Quick Sort works by:
- Choosing a Pivot: Selecting an element from the array to use as a reference.
- Partitioning: Rearranging elements such that all elements smaller than the pivot come before it, and all elements greater than the pivot come after it.
- Recursion: Recursively applying the same process to the left and right subarrays (elements before and after the pivot).
The efficiency of Quick Sort largely depends on the choice of the pivot. A poorly chosen pivot can lead to unbalanced partitions, resulting in the worst-case time complexity of O(n²).
Time Complexity:
- Average Case: O(n log n)
- Worst Case: O(n²) (when the pivot selection consistently results in highly unbalanced partitions, e.g., choosing the smallest or largest element in a sorted or nearly sorted array)
- Space Complexity: O(log n) for the recursive stack in the average case
Quick Sort Algorithm Steps
Choose a Pivot: Several strategies exist for choosing a pivot, including:
- First element (simple but may perform poorly on sorted data).
- Last element (similar issues as the first).
- Random element (helps reduce the chance of worst-case performance).
- Median of Three (choosing the median of the first, middle, and last elements).
Partitioning:
- Place the pivot in its correct sorted position.
- Move elements smaller than the pivot to the left and larger elements to the right.
Recursive Sorting:
- Recursively apply Quick Sort to the left and right subarrays around the pivot.
Example: Quick Sort with Partition Function
Here’s a Python implementation of Quick Sort with a partition helper function
from typing import List
def quick_sort(arr: List[int], low: int, high: int) -> None:
"""
Perform quicksort on the array `arr` from index `low` to `high`.
- arr: List of integers to sort
- low: Starting index of the segment to sort
- high: Ending index of the segment to sort
"""
if low < high:
# Partition the array and get the pivot index
pivot_index = partition(arr, low, high)
# Recursively apply quicksort to the left and right subarrays
quick_sort(arr, low, pivot_index - 1) # Sort elements before pivot
quick_sort(arr, pivot_index + 1, high) # Sort elements after pivot
def partition(arr: List[int], low: int, high: int) -> int:
"""
Partition the array `arr` using the last element as the pivot.
- arr: List of integers to partition
- low: Starting index of the segment to partition
- high: Ending index of the segment to partition
Returns the index of the pivot after partitioning.
"""
pivot = arr[high] # Choose the pivot as the last element
i = low - 1 # Place for swapping
for j in range(low, high):
if arr[j] < pivot:
i += 1 # Increment the smaller element index
arr[i], arr[j] = arr[j], arr[i] # Swap elements
# Place the pivot element at its correct position
arr[i + 1], arr[high] = arr[high], arr[i + 1]
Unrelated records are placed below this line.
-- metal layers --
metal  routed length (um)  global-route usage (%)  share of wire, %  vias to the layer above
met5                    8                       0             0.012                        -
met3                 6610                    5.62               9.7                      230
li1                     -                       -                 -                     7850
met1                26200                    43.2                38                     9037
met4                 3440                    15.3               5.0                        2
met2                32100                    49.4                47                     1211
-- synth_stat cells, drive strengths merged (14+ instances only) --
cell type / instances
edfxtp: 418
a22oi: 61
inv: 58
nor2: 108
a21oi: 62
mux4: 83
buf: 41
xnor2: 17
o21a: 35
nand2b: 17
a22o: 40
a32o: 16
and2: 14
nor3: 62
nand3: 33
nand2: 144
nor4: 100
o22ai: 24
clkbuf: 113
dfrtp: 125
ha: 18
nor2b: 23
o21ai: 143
return i + 1 # Return the pivot index
Explanation of Code
quick_sort Function:
- This function divides the array into two parts based on the partition function and recursively sorts each part.
- It stops recursing when low >\= high, meaning the subarray has one or no elements.
partition Function:
- The partition function rearranges the array such that elements smaller than the pivot are on the left, and elements greater are on the right.
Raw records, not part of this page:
`src/rtl/hpt_pkg.sv`:
```
// shared types and constants for the homogeneous point transform
// no dependencies
`timescale 1ns / 1ps
`default_nettype none

package hpt_pkg;

  localparam int WORD_WIDTH_DEF = 32;
  localparam int FRAC_BITS_DEF  = 16;
  localparam int MAT_DEPTH      = 16;
  localparam int COEF_AW        = 4;
  localparam int DIGIT_W        = 16;

  typedef enum logic {
    CMD_LOAD  = 1'b0,
    CMD_XFORM = 1'b1
  } cmd_t;

  typedef struct packed {
    logic               en;
    logic [COEF_AW-1:0] addr;
  } rd_req_t;

endpackage

`default_nettype wire

```
`src/rtl/hpt_ram.sv`:
```
// generic single-port-write, single-port-read ram with registered read
// no dependencies
`timescale 1ns / 1ps
`default_nettype none

module hpt_ram #(
  parameter int WIDTH = 32,
  parameter int DEPTH = 16,
  localparam int AW = (DEPTH > 1) ? $clog2(DEPTH) : 1
) (
  input  logic             clk,
  input  logic             we,
  input  logic [AW-1:0]    waddr,
  input  logic [WIDTH-1:0] wdata,
  input  logic             re,
  input  logic [AW-1:0]    raddr,
  output logic [WIDTH-1:0] rdata
);

  logic [WIDTH-1:0] mem [DEPTH];

  always_ff @(posedge clk) begin
    if (we) begin
      mem[waddr] <= wdata;
    end
    if (re) begin
      rdata <= mem[raddr];
    end
  end

endmodule

`default_nettype wire

```
`src/rtl/hpt_dot.sv`:
```
// row dot products of the matrix against (x, y, z, 1), one coefficient read per term
// depends on hpt_pkg; coefficients come from the matrix ram in the cycle after a read
`timescale 1ns / 1ps
`default_nettype none

module hpt_dot #(
  parameter int WORD_WIDTH = hpt_pkg::WORD_WIDTH_DEF,
  parameter int FRAC_BITS  = hpt_pkg::FRAC_BITS_DEF
) (
  input  logic                    clk,
  input  logic                    rst,
  input  logic                    start,
  input  logic [WORD_WIDTH-1:0]   px,
  input  logic [WORD_WIDTH-1:0]   py,
  input  logic [WORD_WIDTH-1:0]   pz,
  output hpt_pkg::rd_req_t        rd,
  input  logic [WORD_WIDTH-1:0]   coef,
  output logic                    done,
  output logic [4*WORD_WIDTH-1:0] t_vec
);

  localparam int W     = WORD_WIDTH;
  localparam int F     = FRAC_BITS;
  localparam int DW    = hpt_pkg::DIGIT_W;
  localparam int ACC_W = W + F;
  localparam int ND    = (W + DW - 1) / DW;
  localparam int BP    = ND * DW;
  localparam int PPW   = W + DW + 1;
  localparam int XW    = (PPW > ACC_W) ? PPW : ACC_W;
  localparam int DCW   = (ND > 1) ? $clog2(ND) : 1;

  typedef enum logic [1:0] {
    S_IDLE,
    S_READ,
    S_MUL,
    S_TRANS
  } state_t;

  state_t           state;
  logic [1:0]       row;
  logic [1:0]       term;
  logic [DCW-1:0]   digit;
  logic [ACC_W-1:0] acc;

  logic [W-1:0]          b_sel;
  logic signed [BP-1:0]  b_pad;
  logic [DW-1:0]         dig;
  logic signed [DW:0]    dig_ext;
  logic signed [PPW-1:0] pp;
  logic signed [XW-1:0]  pp_x;
  logic [XW-1:0]         pp_sh;
  logic [ACC_W-1:0]      acc_mul;
  logic [ACC_W-1:0]      acc_tr;

  always_comb begin
    case (term)
      2'd0:    b_sel = px;
      2'd1:    b_sel = py;
      default: b_sel = pz;
    endcase
  end

  // digits of the point coordinate, low ones unsigned, the top one signed
  assign b_pad   = BP'($signed(b_sel));
  assign dig     = b_pad[digit*DW +: DW];
  assign dig_ext = (digit == DCW'(ND - 1)) ? $signed({dig[DW-1], dig})
                                           : $signed({1'b0, dig});
  assign pp      = $signed(coef) * dig_ext;
  assign pp_x    = XW'(pp);
  assign pp_sh   = pp_x << (digit * DW);
  assign acc_mul = acc + pp_sh[ACC_W-1:0];
  assign acc_tr  = acc + {coef, {F{1'b0}}};

  assign rd.en   = (state == S_READ);
  assign rd.addr = {term, row};

  always_ff @(posedge clk) begin
    if (rst) begin
      state <= S_IDLE;
      done  <= 1'b0;
      row   <= '0;
      term  <= '0;
      digit <= '0;
    end else begin
      done <= 1'b0;
      case (state)
        S_IDLE: begin
          if (start) begin
            row   <= '0;
            term  <= '0;
            acc   <= '0;
            state <= S_READ;
          end
        end
        S_READ: begin
          digit <= '0;
          state <= (term == 2'd3) ? S_TRANS : S_MUL;
        end
        S_MUL: begin
          acc <= acc_mul;
          if (digit == DCW'(ND - 1)) begin
            term  <= term + 2'd1;
            state <= S_READ;
          end else begin
            digit <= digit + DCW'(1);
          end
        end
        S_TRANS: begin
          t_vec[row*W +: W] <= acc_tr[ACC_W-1:F];
          acc               <= '0;
          term              <= '0;
          if (row == 2'd3) begin
            done  <= 1'b1;
            state <= S_IDLE;
          end else begin
            row   <= row + 2'd1;
            state <= S_READ;
          end
        end
        default: state <= S_IDLE;
      endcase
    end
  end

endmodule

`default_nettype wire

```
`src/rtl/hpt_div.sv`:
```
// perspective divide: three restoring dividers by w sharing one bit counter
// depends on hpt_pkg for parameter defaults
`timescale 1ns / 1ps
`default_nettype none

module hpt_div #(
  parameter int WORD_WIDTH = hpt_pkg::WORD_WIDTH_DEF,
  parameter int FRAC_BITS  = hpt_pkg::FRAC_BITS_DEF
) (
  input  logic                    clk,
  input  logic                    rst,
  input  logic                    start,
  input  logic [4*WORD_WIDTH-1:0] t_vec,
  output logic                    done,
  output logic [3*WORD_WIDTH-1:0] q_vec,
  output logic                    w_zero
);

  localparam int W  = WORD_WIDTH;
  localparam int F  = FRAC_BITS;
  localparam int CW = $clog2(W);
  localparam logic [W-1:0] MAXP = {1'b0, {(W-1){1'b1}}};
  localparam logic [W-1:0] MINN = {1'b1, {(W-1){1'b0}}};

  typedef enum logic [1:0] {
    D_IDLE,
    D_RUN,
    D_FIN
  } state_t;

  state_t        state;
  logic [CW-1:0] cnt;
  logic [W-1:0]  dmag_r;
  logic          wz;

  logic [W-1:0] rem  [3];
  logic [W-1:0] low  [3];
  logic [W-1:0] quo  [3];
  logic         ovf  [3];
  logic         neg  [3];

  logic [W-1:0] d;
  logic [W-1:0] dmag;
  logic [W-1:0] nmag     [3];
  logic [W-1:0] hi_init  [3];
  logic [W-1:0] low_init [3];
  logic         ovf_init [3];
  logic [W:0]   rem2     [3];
  logic         ge       [3];
  logic [W:0]   diff     [3];
  logic [W-1:0] rem_next [3];
  logic [W-1:0] sat      [3];

  assign d    = t_vec[3*W +: W];
  assign dmag = d[W-1] ? (~d + W'(1)) : d;

  always_comb begin
    for (int k = 0; k < 3; k++) begin
      nmag[k]     = t_vec[k*W + W - 1] ? (~t_vec[k*W +: W] + W'(1)) : t_vec[k*W +: W];
      hi_init[k]  = nmag[k] >> (W - F);
      low_init[k] = nmag[k] << F;
      ovf_init[k] = (hi_init[k] >= dmag);
      rem2[k]     = {rem[k], low[k][W-1]};
      ge[k]       = (rem2[k] >= {1'b0, dmag_r});
      diff[k]     = rem2[k] - {1'b0, dmag_r};
      rem_next[k] = ge[k] ? diff[k][W-1:0] : rem2[k][W-1:0];
      if (neg[k]) begin
        sat[k] = (ovf[k] || (quo[k][W-1] && (|quo[k][W-2:0]))) ? MINN
                                                              : (~quo[k] + W'(1));
      end else begin
        sat[k] = (ovf[k] || quo[k][W-1]) ? MAXP : quo[k];
      end
    end
  end

  always_ff @(posedge clk) begin
    if (rst) begin
      state <= D_IDLE;
      done  <= 1'b0;
      cnt   <= '0;
    end else begin
      done <= 1'b0;
      case (state)
        D_IDLE: begin
          if (start) begin
            dmag_r <= dmag;
            wz     <= (d == '0);
            cnt    <= '0;
            for (int k = 0; k < 3; k++) begin
              rem[k] <= hi_init[k];
              low[k] <= low_init[k];
              quo[k] <= '0;
              ovf[k] <= ovf_init[k];
              neg[k] <= t_vec[k*W + W - 1] ^ d[W-1];
            end
            state <= (d == '0) ? D_FIN : D_RUN;
          end
        end
        D_RUN: begin
          for (int k = 0; k < 3; k++) begin
            rem[k] <= rem_next[k];
            low[k] <= low[k] << 1;
            quo[k] <= {quo[k][W-2:0], ge[k]};
          end
          if (cnt == CW'(W - 1)) begin
            state <= D_FIN;
          end else begin
            cnt <= cnt + CW'(1);
          end
        end
        D_FIN: begin
          for (int k = 0; k < 3; k++) begin
            q_vec[k*W +: W] <= wz ? '0 : sat[k];
          end
          w_zero <= wz;
          done   <= 1'b1;
          state  <= D_IDLE;
        end
        default: state <= D_IDLE;
      endcase
    end
  end

endmodule

`default_nettype wire

```
`src/rtl/homogeneous_point_transform_unit.sv`:
```
// top level of the homogeneous point transform: stream ports, matrix ram, sequencing
// depends on hpt_pkg, hpt_ram, hpt_dot and hpt_div
//
// usage:
//   s_* carries words in: s_tuser selects the command. a load word (s_tuser = 0)
//   writes coef_value into matrix position coef_index and gives no output word.
//   a transform word (s_tuser = 1) brings a point (x, y, z) with implied w = 1.
//   m_* returns one word per transform: the projected x, y, z in q16.16 and, in
//   m_tuser, a flag set when w was zero (coordinates then zero).
//   a load is written on accept and the unit stays idle. a transform runs the
//   matrix ram read and the digit multiplier of the shared multiply-accumulate,
//   with ND = ceil(W/16) digits where W is WORD_WIDTH, for the row dot products,
//   then the bit-serial divide by w. a zero w skips the divide.
//   one transform is in work at a time; s_tready is high only while idle.
//   a finished result sits in the output register, so a stalled receiver does not
//   hold off the next word; a second result waits until the register frees.
//   reset empties the output register and marks every coefficient as zero.
`timescale 1ns / 1ps
`default_nettype none

module homogeneous_point_transform_unit #(
  parameter int WORD_WIDTH = hpt_pkg::WORD_WIDTH_DEF,
  parameter int FRAC_BITS  = hpt_pkg::FRAC_BITS_DEF,
  localparam int IN_DW  = ((hpt_pkg::COEF_AW + 4*WORD_WIDTH + 7) / 8) * 8,
  localparam int OUT_DW = ((3*WORD_WIDTH + 7) / 8) * 8
) (
  input  logic              clk,
  input  logic              rst,
  input  logic              s_tvalid,
  output logic              s_tready,
  input  logic [IN_DW-1:0]  s_tdata,   // coef_index, coef_value, in_x, in_y, in_z
  input  logic              s_tuser,   // command
  output logic              m_tvalid,
  input  logic              m_tready,
  output logic [OUT_DW-1:0] m_tdata,   // out_x, out_y, out_z
  output logic              m_tuser    // w_zero
);

  localparam int W  = WORD_WIDTH;
  localparam int AW = hpt_pkg::COEF_AW;

  typedef enum logic [1:0] {
    T_IDLE,
    T_DOT,
    T_DIV,
    T_HOLD
  } state_t;

  state_t state;
  logic   dot_start;
  logic   div_start;

  logic [AW-1:0] coef_index;
  logic [W-1:0]  coef_value;
  logic          s_accept;
  logic          load_we;
  logic          xform;
  logic          out_free;
  logic          out_load;

  logic [W-1:0]            px;
  logic [W-1:0]            py;
  logic [W-1:0]            pz;
  logic [hpt_pkg::MAT_DEPTH-1:0] coef_vld;
  logic                    rd_vld;
  logic [W-1:0]            rdata;
  logic [W-1:0]            coef;
  hpt_pkg::rd_req_t        rd;
  logic                    dot_done;
  logic [4*W-1:0]          t_vec;
  logic                    div_done;
  logic [3*W-1:0]          q_vec;
  logic                    w_zero;

  assign coef_index = s_tdata[AW-1:0];
  assign coef_value = s_tdata[AW +: W];
  assign s_tready   = (state == T_IDLE);
  assign s_accept   = s_tvalid && s_tready;
  assign load_we    = s_accept && (hpt_pkg::cmd_t'(s_tuser) == hpt_pkg::CMD_LOAD);
  assign xform      = s_accept && (hpt_pkg::cmd_t'(s_tuser) == hpt_pkg::CMD_XFORM);
  assign out_free   = !m_tvalid || m_tready;
  assign out_load   = out_free && (((state == T_DIV) && div_done) || (state == T_HOLD));
  assign coef       = rd_vld ? rdata : '0;

  hpt_ram #(
    .WIDTH (W),
    .DEPTH (hpt_pkg::MAT_DEPTH)
  ) u_mat_ram (
    .clk   (clk),
    .we    (load_we),
    .waddr (coef_index),
    .wdata (coef_value),
    .re    (rd.en),
    .raddr (rd.addr),
    .rdata (rdata)
  );

  // unwritten coefficients read as zero
  always_ff @(posedge clk) begin
    if (rst) begin
      coef_vld <= '0;
      rd_vld   <= 1'b0;
    end else begin
      if (load_we) begin
        coef_vld[coef_index] <= 1'b1;
      end
      if (rd.en) begin
        rd_vld <= coef_vld[rd.addr];
      end
    end
  end

  always_ff @(posedge clk) begin
    if (xform) begin
      px <= s_tdata[AW + W +: W];
      py <= s_tdata[AW + 2*W +: W];
      pz <= s_tdata[AW + 3*W +: W];
    end
  end

  hpt_dot #(
    .WORD_WIDTH (W),
    .FRAC_BITS  (FRAC_BITS)
  ) u_dot (
    .clk   (clk),
    .rst   (rst),
    .start (dot_start),
    .px    (px),
    .py    (py),
    .pz    (pz),
    .rd    (rd),
    .coef  (coef),
    .done  (dot_done),
    .t_vec (t_vec)
  );

  hpt_div #(
    .WORD_WIDTH (W),
    .FRAC_BITS  (FRAC_BITS)
  ) u_div (
    .clk    (clk),
    .rst    (rst),
    .start  (div_start),
    .t_vec  (t_vec),
    .done   (div_done),
    .q_vec  (q_vec),
    .w_zero (w_zero)
  );

  always_ff @(posedge clk) begin
    if (rst) begin
      state     <= T_IDLE;
      dot_start <= 1'b0;
      div_start <= 1'b0;
      m_tvalid  <= 1'b0;
    end else begin
      dot_start <= 1'b0;
      div_start <= 1'b0;
      m_tvalid  <= out_load || (m_tvalid && !m_tready);
      case (state)
        T_IDLE: begin
          if (xform) begin
            dot_start <= 1'b1;
            state     <= T_DOT;
          end
        end
        T_DOT: begin
          if (dot_done) begin
            div_start <= 1'b1;
            state     <= T_DIV;
          end
        end
        T_DIV: begin
          if (div_done) begin
            if (out_free) begin
              m_tdata  <= OUT_DW'(q_vec);
              m_tuser  <= w_zero;
              state    <= T_IDLE;
            end else begin
              state <= T_HOLD;
            end
          end
        end
        T_HOLD: begin
          if (out_free) begin
            m_tdata  <= OUT_DW'(q_vec);
            m_tuser  <= w_zero;
            state    <= T_IDLE;
          end
        end
        default: state <= T_IDLE;
      endcase
    end
  end

endmodule

`default_nettype wire

```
- The pivot is placed in its correct sorted position, and the function returns its index.
Example Usage:
arr = [10, 7, 8, 9, 1, 5]
quick_sort(arr, 0, len(arr) - 1)
print("Sorted array:", arr)
# Output: Sorted array: [1, 5, 7, 8, 9, 10]
Common Mistakes
Incorrect Pivot Index:
- Make sure the pivot_index returned by partition is correctly used in recursive calls to avoid infinite recursion.
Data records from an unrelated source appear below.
<file path="src/hw/rtl/orrl_pkg.sv">
package orrl_pkg;

	localparam int ADDR_W = 24;
	localparam int CODE_W = 48;
	localparam int CHAR_W = 8;
	localparam int KIND_W = 2;
	localparam int OUT_W  = ADDR_W + CODE_W + ADDR_W;

	// result kinds carried on tuser
	localparam logic [KIND_W-1:0] KIND_HDR  = 2'd0;
	localparam logic [KIND_W-1:0] KIND_WORD = 2'd1;
	localparam logic [KIND_W-1:0] KIND_END  = 2'd2;

	localparam logic [CHAR_W-1:0] CH_CARET = 8'h5E; // '^'
	localparam logic [CHAR_W-1:0] CH_T     = 8'h54; // 'T'
	localparam logic [CHAR_W-1:0] CH_E     = 8'h45; // 'E'

	localparam logic [ADDR_W-1:0] WORD_STEP = 24'd3;

	typedef struct packed {
		logic              ok;
		logic [3:0]        val;
	} hex_digit_t;

	// space, tab, newline, vertical tab, form feed, carriage return
	function automatic logic is_ws(input logic [CHAR_W-1:0] c);
		return (c == 8'h20) || (c >= 8'h09 && c <= 8'h0D);
	endfunction

	function automatic hex_digit_t hex_digit(input logic [CHAR_W-1:0] c);
		hex_digit_t d;
		d.ok  = 1'b1;
		d.val = 4'd0;
		if (c >= 8'h30 && c <= 8'h39) begin
			d.val = c[3:0];
		end else if ((c >= 8'h41 && c <= 8'h46) || (c >= 8'h61 && c <= 8'h66)) begin
			d.val = c[3:0] + 4'd9;
		end else begin
			d.ok = 1'b0;
		end
		return d;
	endfunction

endpackage

</file>
<file path="src/hw/rtl/object_record_relocating_loader_top.sv">
// Relocating loader for a caret-separated object program.
//
// Input channel (s_*): one ASCII character per request on s_tdata. Whitespace
// ends a record. The first record is the header (start address, length);
// T records carry object code, an E record ends the program.
// Output channel (m_*): one request per result. m_tuser holds the kind
// (header, relocated word, end); m_tdata holds address, six code characters
// and program length.
// Configuration: cfg_wr_en / cfg_wr_data write load_address, which is
// sampled when the header record closes. Write it while the block is idle.
//
// Timing: a taken character sits in the input register until its parse
// step, which updates the parser state and, when a result is due, loads
// the result register that drives m_*.
// One character per cycle sustained while results are taken: each parse
// is a single short step. When the receiver stalls, the result register
// holds and an empty input register still takes one character; after that
// s_tready drops until the result is taken.
// Reset clears the parser to wait for a header and empties both registers.
// After an E record every character is accepted and dropped until reset.
module object_record_relocating_loader_top (
	input  logic                              clk,
	input  logic                              arst_n,
	input  logic                              s_tvalid,
	output logic                              s_tready,
	input  logic [orrl_pkg::CHAR_W-1:0]       s_tdata,  // [7:0] char_in
	output logic                              m_tvalid,
	input  logic                              m_tready,
	output logic [orrl_pkg::OUT_W-1:0]        m_tdata,  // [23:0] address,
	                                                    // [71:24] code_chars,
	                                                    // [95:72] program_length
	output logic [orrl_pkg::KIND_W-1:0]       m_tuser,  // [1:0] kind
	input  logic                              cfg_wr_en,
	input  logic [orrl_pkg::ADDR_W-1:0]       cfg_wr_data
);
	import orrl_pkg::*;

	typedef enum logic [2:0] {
		M_WAIT_HDR,
		M_HEADER,
		M_BETWEEN,
		M_T_ADDR,
		M_T_SKIP,
		M_T_DATA,
		M_OTHER,
		M_STOPPED
	} mode_t;

	// configuration
	logic [ADDR_W-1:0] load_addr_q;

	// input register
	logic              vld_s1;
	logic [CHAR_W-1:0] char_s1;

	// parser state
	mode_t             mode_q,   mode_d;
	logic [1:0]        pos_q,    pos_d;
	logic [ADDR_W-1:0] hex_q,    hex_d;
	logic              hstop_q,  hstop_d;
	logic [ADDR_W-1:0] start_q,  start_d;
	logic [ADDR_W-1:0] offset_q, offset_d;
	logic [ADDR_W-1:0] cur_q,    cur_d;
	logic [CODE_W-1:0] grp_q,    grp_d;
	logic [2:0]        gcnt_q,   gcnt_d;
	logic [1:0]        caret_q,  caret_d;
	logic [ADDR_W-1:0] len_q,    len_d;

	// result register
	logic              out_vld_q;
	logic [KIND_W-1:0] kind_q;
	logic [ADDR_W-1:0] addr_q;
	logic [CODE_W-1:0] code_q;
	logic [ADDR_W-1:0] plen_q;

	// emission from the current parse step
	logic              emit;
	logic [KIND_W-1:0] e_kind;
	logic [ADDR_W-1:0] e_addr;
	logic [CODE_W-1:0] e_code;
	logic [ADDR_W-1:0] e_len;

	logic              adv;
	logic              fire;
	logic              ws;
	hex_digit_t        hd;
	logic [ADDR_W-1:0] hex_fed;
	logic              hstop_fed;

	// the parse step runs whenever the result register is free or draining
	assign adv      = !out_vld_q || m_tready;
	assign fire     = vld_s1 && adv;
	assign s_tready = !vld_s1 || adv;

	assign ws = is_ws(char_s1);
	assign hd = hex_digit(char_s1);

	// hex accumulation, stopping at the first non-hex character
	always_comb begin
		hex_fed   = hex_q;
		hstop_fed = hstop_q;
		if (!hstop_q) begin
			if (hd.ok) begin
				hex_fed = {hex_q[ADDR_W-5:0], hd.val};
			end else begin
				hstop_fed = 1'b1;
			end
		end
	end

	always_comb begin
		mode_d   = mode_q;
		pos_d    = pos_q;
		hex_d    = hex_q;
		hstop_d  = hstop_q;
		start_d  = start_q;
		offset_d = offset_q;
		cur_d    = cur_q;
		grp_d    = grp_q;
		gcnt_d   = gcnt_q;
		caret_d  = caret_q;
		len_d    = len_q;
		emit     = 1'b0;
		e_kind   = KIND_HDR;
		e_addr   = '0;
		e_code   = '0;
		e_len    = '0;

		unique case (mode_q)
			M_WAIT_HDR: begin
				if (!ws) begin
					mode_d  = M_HEADER;
					pos_d   = 2'd1;
					caret_d = 2'd0;
					gcnt_d  = 3'd0;
					grp_d   = '0;
					hex_d   = '0;
					hstop_d = 1'b0;
				end
			end
			M_HEADER: begin
				if (ws) begin
					// close the header: latch the open field, fix the offset
					if (caret_q == 2'd1) begin
						start_d = hex_q;
					end else if (caret_q == 2'd2) begin
						len_d = hex_q;
					end
					offset_d = load_addr_q - start_d;
					mode_d   = M_BETWEEN;
					emit     = 1'b1;
					e_kind   = KIND_HDR;
					e_addr   = start_d;
					e_len    = len_d;
				end else if (pos_q < 2'd2) begin
					pos_d = pos_q + 2'd1;
				end else if (char_s1 == CH_CARET) begin
					if (caret_q == 2'd1) begin
						start_d = hex_q;
					end else if (caret_q == 2'd2) begin
						len_d = hex_q;
					end
					if (caret_q < 2'd3) begin
						caret_d = caret_q + 2'd1;
					end
					hex_d   = '0;
					hstop_d = 1'b0;
				end else if (caret_q == 2'd1 || caret_q == 2'd2) begin
					hex_d   = hex_fed;
					hstop_d = hstop_fed;
				end
			end
			M_BETWEEN: begin
				if (!ws) begin
					if (char_s1 == CH_T) begin
						mode_d  = M_T_ADDR;
						pos_d   = 2'd1;
						caret_d = 2'd0;
						gcnt_d  = 3'd0;
						grp_d   = '0;
						hex_d   = '0;
						hstop_d = 1'b0;
					end else if (char_s1 == CH_E) begin
						mode_d = M_STOPPED;
						emit   = 1'b1;
						e_kind = KIND_END;
					end else begin
						mode_d = M_OTHER;
					end
				end
			end
			M_T_ADDR: begin
				if (ws) begin
					mode_d = M_BETWEEN;
				end else if (pos_q < 2'd2) begin
					pos_d = pos_q + 2'd1;
				end else if (char_s1 == CH_CARET) begin
					cur_d   = hex_q + offset_q;
					caret_d = 2'd1;
					mode_d  = M_T_SKIP;
				end else begin
					hex_d   = hex_fed;
					hstop_d = hstop_fed;
				end
			end
			M_T_SKIP: begin
				if (ws) begin
					mode_d = M_BETWEEN;
				end else if (char_s1 == CH_CARET) begin
					caret_d = 2'd2;
					gcnt_d  = 3'd0;
					grp_d   = '0;
					mode_d  = M_T_DATA;
				end
			end
			M_T_DATA: begin
				if (ws) begin
					mode_d = M_BETWEEN;
				end else if (!(gcnt_q == 3'd0 && char_s1 == CH_CARET)) begin
					if (gcnt_q == 3'd5) begin
						// sixth character completes the group
						emit   = 1'b1;
						e_kind = KIND_WORD;
						e_addr = cur_q;
						e_code = {grp_q[CODE_W-CHAR_W-1:0], char_s1};
						gcnt_d = 3'd0;
						grp_d  = '0;
						cur_d  = cur_q + WORD_STEP;
					end else begin
						grp_d  = {grp_q[CODE_W-CHAR_W-1:0], char_s1};
						gcnt_d = gcnt_q + 3'd1;
					end
				end
			end
			M_OTHER: begin
				if (ws) begin
					mode_d = M_BETWEEN;
				end
			end
			default: begin
				// stopped: drop everything until reset
			end
		endcase
	end

	always_ff @(posedge clk or negedge arst_n) begin
		if (!arst_n) begin
			load_addr_q <= '0;
		end else if (cfg_wr_en) begin
			load_addr_q <= cfg_wr_data;
		end
	end

	// input register
	always_ff @(posedge clk or negedge arst_n) begin
		if (!arst_n) begin
			vld_s1 <= 1'b0;
		end else if (s_tready) begin
			vld_s1 <= s_tvalid;
		end
	end

	always_ff @(posedge clk) begin
		if (s_tready && s_tvalid) begin
			char_s1 <= s_tdata;
		end
	end

	// parser state: advance on each parsed character
	always_ff @(posedge clk or negedge arst_n) begin
		if (!arst_n) begin
			mode_q   <= M_WAIT_HDR;
			pos_q    <= '0;
			hex_q    <= '0;
			hstop_q  <= 1'b0;
			start_q  <= '0;
			offset_q <= '0;
			cur_q    <= '0;
			grp_q    <= '0;
			gcnt_q   <= '0;
			caret_q  <= '0;
			len_q    <= '0;
		end else if (fire) begin
			mode_q   <= mode_d;
			pos_q    <= pos_d;
			hex_q    <= hex_d;
			hstop_q  <= hstop_d;
			start_q  <= start_d;
			offset_q <= offset_d;
			cur_q    <= cur_d;
			grp_q    <= grp_d;
			gcnt_q   <= gcnt_d;
			caret_q  <= caret_d;
			len_q    <= len_d;
		end
	end

	// result register: load on emit, drop once taken
	always_ff @(posedge clk or negedge arst_n) begin
		if (!arst_n) begin
			out_vld_q <= 1'b0;
		end else if (adv) begin
			out_vld_q <= fire && emit;
		end
	end

	always_ff @(posedge clk) begin
		if (fire && emit) begin
			kind_q <= e_kind;
			addr_q <= e_addr;
			code_q <= e_code;
			plen_q <= e_len;
		end
	end

	assign m_tvalid = out_vld_q;
	assign m_tuser  = kind_q;
	assign m_tdata  = {plen_q, code_q, addr_q};

endmodule

</file>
- Failing to partition correctly can cause elements to be in the wrong order.
Choosing a Poor Pivot:
- Using the first or last element as a pivot in a nearly sorted or reverse sorted array can lead to worst-case performance. Using a random pivot or median of three strategy often improves performance.
Recursive Stack Overflow:
- Quick Sort can cause a stack overflow on deep recursion with large arrays. Some implementations use tail call optimization or convert to an iterative approach for large arrays.
In-Place Requirement:
- Quick Sort is in-place, meaning it does not use extra space beyond the recursion stack. Ensure your implementation respects this by swapping elements directly in the array rather than creating additional arrays.
Handling Duplicates:
- For arrays with many duplicate elements, Quick Sort’s efficiency can drop. Consider using a three-way partitioning variant of Quick Sort for such cases.